Because most patients with PRES or ischemic stroke had HVs on the same scan, we were unable to evaluate whether HVs could be predictive of PRES or ischemic stroke. However, one of our patients did have a HV prior to his ischemic stroke. One recent report also demonstrated the presence of FLAIR HV and leptomeningeal gadolinium enhancement 4 days prior to the development of characteristic PRES in a patient with eclampsia (19). Considering the overlapping clinical features and radiological findings of eclampsia and post-partum angiopathy (20), it is plausible that the presence of HVs in an ultra-early MR study in patients with RCVS could herald the occurrence of PRES or ischemic stroke. Nonetheless, more studies which utilize neuroimaging at an earlier stage of the disease course are required to validate this speculation.
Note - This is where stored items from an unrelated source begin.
Context: an optimization exercise on an open-source flow, tuned for small area, a short achievable clock period and few clock cycles per item. The choices shown serve that exercise and are no tape-out recipe. Only simulation tests tie the RTL to the original design; equivalence was not proved.

## flow/design.v (module list and top-level ports; edited modules follow where they fit)
// module comp_blend: 281 lines
// module comp_blend_bc: 927 lines
// module comp_blend_ba: 517 lines
// module comp_blend_am: 478 lines
module comp_blend (
    input  wire         clk,
    input  wire         rst,          
    input  wire         in_valid,
    output wire         in_ready,
    input  wire [7:0]   l_en,         
    input  wire [63:0]  z_order,      
    input  wire [79:0]  g_alpha,      
    input  wire [35:0]  bg_colour,    
    input  wire [9:0]   bg_alpha,     
    input  wire [1:0]   depth_sel,    
    input  wire [1:0]   rot,          
    input  wire [2:0]   x_lo,         
    input  wire [2:0]   y_lo,         
    input  wire [287:0] l_colour,     
    input  wire [79:0]  l_alpha,      
    input  wire [7:0]   l_inside,     
    output wire         out_valid,
    input  wire         out_ready,
    output reg  [11:0]  out_c0,       
    output reg  [11:0]  out_c1,       
    output reg  [11:0]  out_c2,       
    output reg  [9:0]   out_alpha,    
    output reg  [9:0]   out_key       
);
  // ...
==> flow/flow/run.sh <==
#!/bin/bash
# The standard layout, with every port buffered by a plain buf_1 instead of
# the buffer buffer_ports picks by itself (a slow delay cell).
set -euo pipefail
export BUFFER_PORTS_ARGS="-buffer_cell sky130_fd_sc_hd__buf_1"
bash standard.sh finish > standard.log 2>&1
==> flow/standard.sh <==
#!/bin/bash
# synth_recipe.tcl (not shown) runs the flow's synth.tcl, then flattens the netlist and writes it again
# the make line also repeats each setting of config.mk as NAME=value (left out here)
make -C /OpenROAD-flow-scripts/flow DESIGN_CONFIG=/design/flow/config.mk WORK_HOME=/design/flow/orfs CLKGATE_MAP_FILE= SYNTH_SCRIPT=/design/flow/synth_recipe.tcl "${@:-finish}"
==> flow/config.mk <==
export PLATFORM = sky130hd
export DESIGN_NAME = comp_blend
export DESIGN_NICKNAME = comp_blend
export VERILOG_FILES = /design/flow/design.v
export SDC_FILE = /design/flow/constraint.sdc
export NUM_CORES = 4
export LEC_CHECK = 0
export CAP_MARGIN = 20
export CORE_MARGIN = 2
export CORE_UTILIZATION = 40
export SETUP_SLACK_MARGIN = 4
export SLEW_MARGIN = 20
==> flow/constraint.sdc <==
create_clock -name core_clock -period 50.0 [get_ports {clk}]
set_input_delay 10.0000 -clock core_clock [delete_from_list [all_inputs] [get_ports {clk}]]
set_output_delay 10.0000 -clock core_clock [all_outputs]
set_load 0.01 [all_outputs]
==> results.toml, run 1 <==
[layout]
diodes = 8
seq_cells = 385
areaGrowthSynthToFinish_pct = 11.11

[clocking]
htreeDepth = 2

[route]
drt_iter0_drc = 4358
routedWlPerCell_um = 25.18
wl_met1_mm = 87.97

[timing]
slew_violations = 0
period_needed_ns = 13.60
fin_ws_ns = 36.40
setup_viol = 0

[status]
status = "timing/DRC/antenna clean"

[synthesis]
yosys-top-cells-count = "inv_1 (1082), ha_1 (626), fa_1 (610)"
synth_compound_area_frac = 0.1652
syn_inst = 6058
yosys.area_share.simple = 0.1423
synth-seq-cells = 385

[floorplanning]
die_y_um = 380.9
rows = 138

[place]
placed_area_sq_mm = 0.06118
gp_congestion = 0.9695
hpwl_mm = 167.6

[critical_path]
crit_type = "in2reg"
path_delay_family = "simple AND/OR/NAND/NOR gates"
cp-startpoint = "g_alpha[10]"
Testbench counts, summed over its fixed seeds: cycles 6,865, items 2,400.
==> run 2: changes to the inputs <==
==> flow/run.sh (new file) <==
#!/bin/bash
# synth_recipe.tcl (not shown) runs the flow's synth.tcl, then flattens the netlist and writes it again
# the make line also repeats each setting of config.mk as NAME=value (left out here)
make -C /OpenROAD-flow-scripts/flow DESIGN_CONFIG=/design/flow/config.mk WORK_HOME=/design/flow/orfs CLKGATE_MAP_FILE= SYNTH_SCRIPT=/design/flow/synth_recipe.tcl finish
removed: flow/flow/run.sh
removed: flow/standard.sh
==> run 2 against run 1 <==
  * Utilization up 2.7 points
  * Still clean on timing, DRC and antenna
  * Die area unchanged
  * Hold slack better by 0.0027 ns
  * Global-route usage about the same
  * Area after synthesis unchanged
  * Via count down 0.54%
  * Synthesized cell count unchanged
  * Clock skew up 0.012 ns
  * Critical endpoint unchanged
  * Wire length down 0.13%
==> results.toml, run 2 <==
[clocking]
cts.hold.buffers_added = 0
root_buffer = "clkbuf_16"
insertion_delay_ns = 0.67
clock_path_buffers = 3
cts_setup_buffers = 0
numCtsBuffers = 52
cts_tree = "built"
cts_resized = 0
htreeDepth = 2
cts.sinks = 385
clk_pin_slew_ns = 0.06

[critical_path]
cp-startpoint = "g_alpha[20]"
worstPathMaxFanout = 4
end_kind = "flop"
path_delay_family = "simple AND/OR/NAND/NOR gates"
slowest_delay_ns = 0.99
start_kind = "input pin"
crit-reg2reg-launch = "p2a[1]"
worst_path_most_repeated_cell = "o21ai_0"
timing.rr.end = "e2[12]"
cp_data_required_time_ns = 50.59
worst-path-stages = 12
crit_chain = "clkdlybuf4s50_1 > or4_1 > nor4_1 > nor3_1 > maj3_1 > o21ai_0 > a21oi_1 > o21ai_0 > o21ai_0 > a211oi_1 > nor2_1 > a221oi_2"
ff2ff_setup_slack_ns = 37.79
crit_path_top_delay_cell = "nor4_1"
arrival_ns = 14.72
crit_type = "in2reg"
setup.worst_path.end = "rdy"
reg2regPathDepth = 42
worst-path-buf-inv = 1

[synthesis]
synth_top_area_frac = 0.2149
synthTopCellsByArea = "fa_1 (21%), edfxtp_1 (20%), ha_1 (14%)"
synth_ff_type = "edfxtp_1"
yosysMostFrequentCell = "inv_1"
netlist_area_sq_mm = 0.05682
synthesis.nets = 7882
synth-seq-cells = 385
yosys-top-cells-count = "inv_1 (1082), ha_1 (626), fa_1 (610)"
yosys_warnings = 3
netlist.top_cell.by_area = "fa_1"
syn_inst = 6058
synth-edff-count = 378
yosysUniqueCellTypes = 93
yosysSeqAreaShare = 0.2022
async_flop_share = 0
avgSynthCellArea_sq_um = 9.379

[timing]
slew_violations = 0
finalSetupTns_ns = 0
rsz0062_at_grt = "no"
tightest_slew_ns = 1.289
hold_viol_final = 0
post-route-period-util = 0.2825
hold_ws_ns = 0.4207
clock_skew_ns = 0.04248
timing.slew.headroom = 0.1326
clock.fmax_mhz = 70.79
setup_viol = 0
period_needed_ns = 14.13

[place]
post-place-cells = 8399
gp_congestion = 1.045
io_buffers = 643
hpwl_mm = 168.7

[status]
status = "timing/DRC/antenna clean"

[layout]
fin_nets = 8387
areaGrowthSynthToFinish_pct = 17.74
final_common_cell = "inv_1"
drive_gt1_frac = 0.04269
fin_cells = 8499
reg_top3 = "bgc x36, hc x36, p1c x36"
layout_common_cells = "inv_1 (1080), clkdlybuf4s50_1 (643), ha_1 (626), fa_1 (610), edfxtp_1 (378)"

[route]
drc = 0
drt-total-wl_mm = 213.9
routedWlPerCell_um = 25.17
drtPass1Iterations = 6
drt_iter0_drc = 3964
vias = 49140
via_per_inst = 5.782
antenna_left = 0

[floorplanning]
io_pins = 646
start_util = 0.4023
die_w_um = 380.9
rows = 138
die_y_um = 380.9
die_area_sq_mm = 0.1451
core_sq_mm = 0.1412

[global_routing]
gr-total-overflow = 0
grt_usage = 0.2905
antenna_found_initial = 25
grt_pass1_wl_mm = 319.4
grt_max_degree = 73
grt_pass1_vias = 50833

[run]
maxCapViolations = 0

[min_path]
hold_path.class = "reg2reg"
[run 2: layer usage]
layer	GRT usage	up-vias	routed length, um
met2	0.4778	2198	99300
met5	0	-	124
met3	0.05553	517	16230
met4	0.1300	20	11250
li1	-	22016	-
met1	0.3702	24389	87030
[run 2: kinds of logic after synthesis]
group / Yosys count / synth area share
simple gates: 1538 / 0.1423
buf+inv: 1334 / 0.08850
flops: 385 / 0.2022
compound gates: 1268 / 0.1652
xor+xnor: 196 / 0.03094
fa+ha+maj: 1245 / 0.3543
mux: 92 / 0.01656
[run 2: cell type report]
class / count / area (sq um)
fillers: 13444 / 74340
multi-input cells: 4339 / 40410
flip-flops and latches: 385 / 11490
repair buffers: 700 / 6864
inverters: 1085 / 4078
well taps: 1890 / 2365
clock buffers: 56 / 1316
clock inverters: 40 / 366.6
diodes: 4 / 10.01
[run 2: worst min path at each step]
stage | start | end | slack, ns | cells after the start
floorplan | bdsel[0] | ddsel[0] | 0.40 | 0
global placement | p1last | p2last | 0.40 | 0
detailed placement | bdsel[1] | ddsel[1] | 0.41 | 0
CTS | p1last | p2last | 0.42 | 0
global route | bthr[0] | dthr[0] | 0.43 | 0
finish | p1last | p2last | 0.42 | 0
[run 2: per-stage QoR]
step | utilization | setup slack [ns] | cell area (sq um)
floorplan | - | 37.71 | 56820
global placement | 0.4616 | 35.43 | 65200
detailed placement | 0.4617 | 35.41 | 65210
CTS | 0.4736 | 36.12 | 66890
global route | 0.4736 | 35.93 | 66900
finish | 0.4737 | 35.87 | 66900

separate check: timing with driven ports:
The flow's constraints put no driver on any port. The routed layouts listed below were extracted and timed again, unchanged, in two steps. Step 1 assumes that a clkbuf_16 drives the clock port and a buf_2 every other input. Step 2, shift: input delay + t, output delay - t, t = (earliest + latest rising clock arrival at the registers) / 2. This alone moves slack from input paths to output paths. a / b / c = ideal / step 1 / step 2; a / b = the first two.
| run | t, ns | setup WS [ns] | worst register clock-pin slew, ns |
|---|---|---|---|
| run 1 | 0.747 | 36.399 / 36.467 / 35.720 | 0.07 / 0.07 |
| run 2 | 0.744 | 35.874 / 35.942 / 35.198 | 0.07 / 0.07 |
After both steps every run listed still meets setup and hold. For run 1, which loses most, drivers alone change the setup slack by +0.068 ns; drivers and shift together by -0.679 ns.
Our study had some limitations. First, in the case of HV prior to ischemic stroke, arterial distribution between initial HV sign and the subsequent stroke was not exactly the same. The HV was located over the right MCA territory, whereas the stroke lesions were located over the PCA and MCA–PCA watershed zones. We do not know the exact reason for this mismatch but provide the following possible explanations:

Vasoconstrictions are usually pervasive and can evolve over time in patients with RCVS (3,7);

Secondly, we could not completely prove or disprove the possibility that a HV is of arterial or venous origin because of the limitations of current MR sequences. Prospective MR studies using a higher magnetic field (such as 3 Tesla MR), more thin-layered cuts, and multi-sequences, including pre- and post-contrast images, might be of help to differentiate the nature of this imaging finding in some patients.

Thirdly, a low percentage of our patients had CSF studies, because in Taiwan patients generally have a negative impression of lumbar puncture. Although, during the long-term follow-up, none of our RCVS patients without CSF studies developed SAH, the importance of obtaining CSF to rule out other conditions should not be overlooked.

Finally, though the patients were prospectively recruited, the timing with which they entered the study was inevitably varied depending on the nature of disease and timing of medical help seeking. Therefore, we were unable to determine the exact timing for the appearance of a HV and could not confirm its predictability for complications. Nonetheless, this study showed that regardless of the timing of MR, the appearance of HVs was correlated with more severe hemodynamic disturbances. The presence of HVs might be an important reminder for clinicians to be vigilant about disease severity.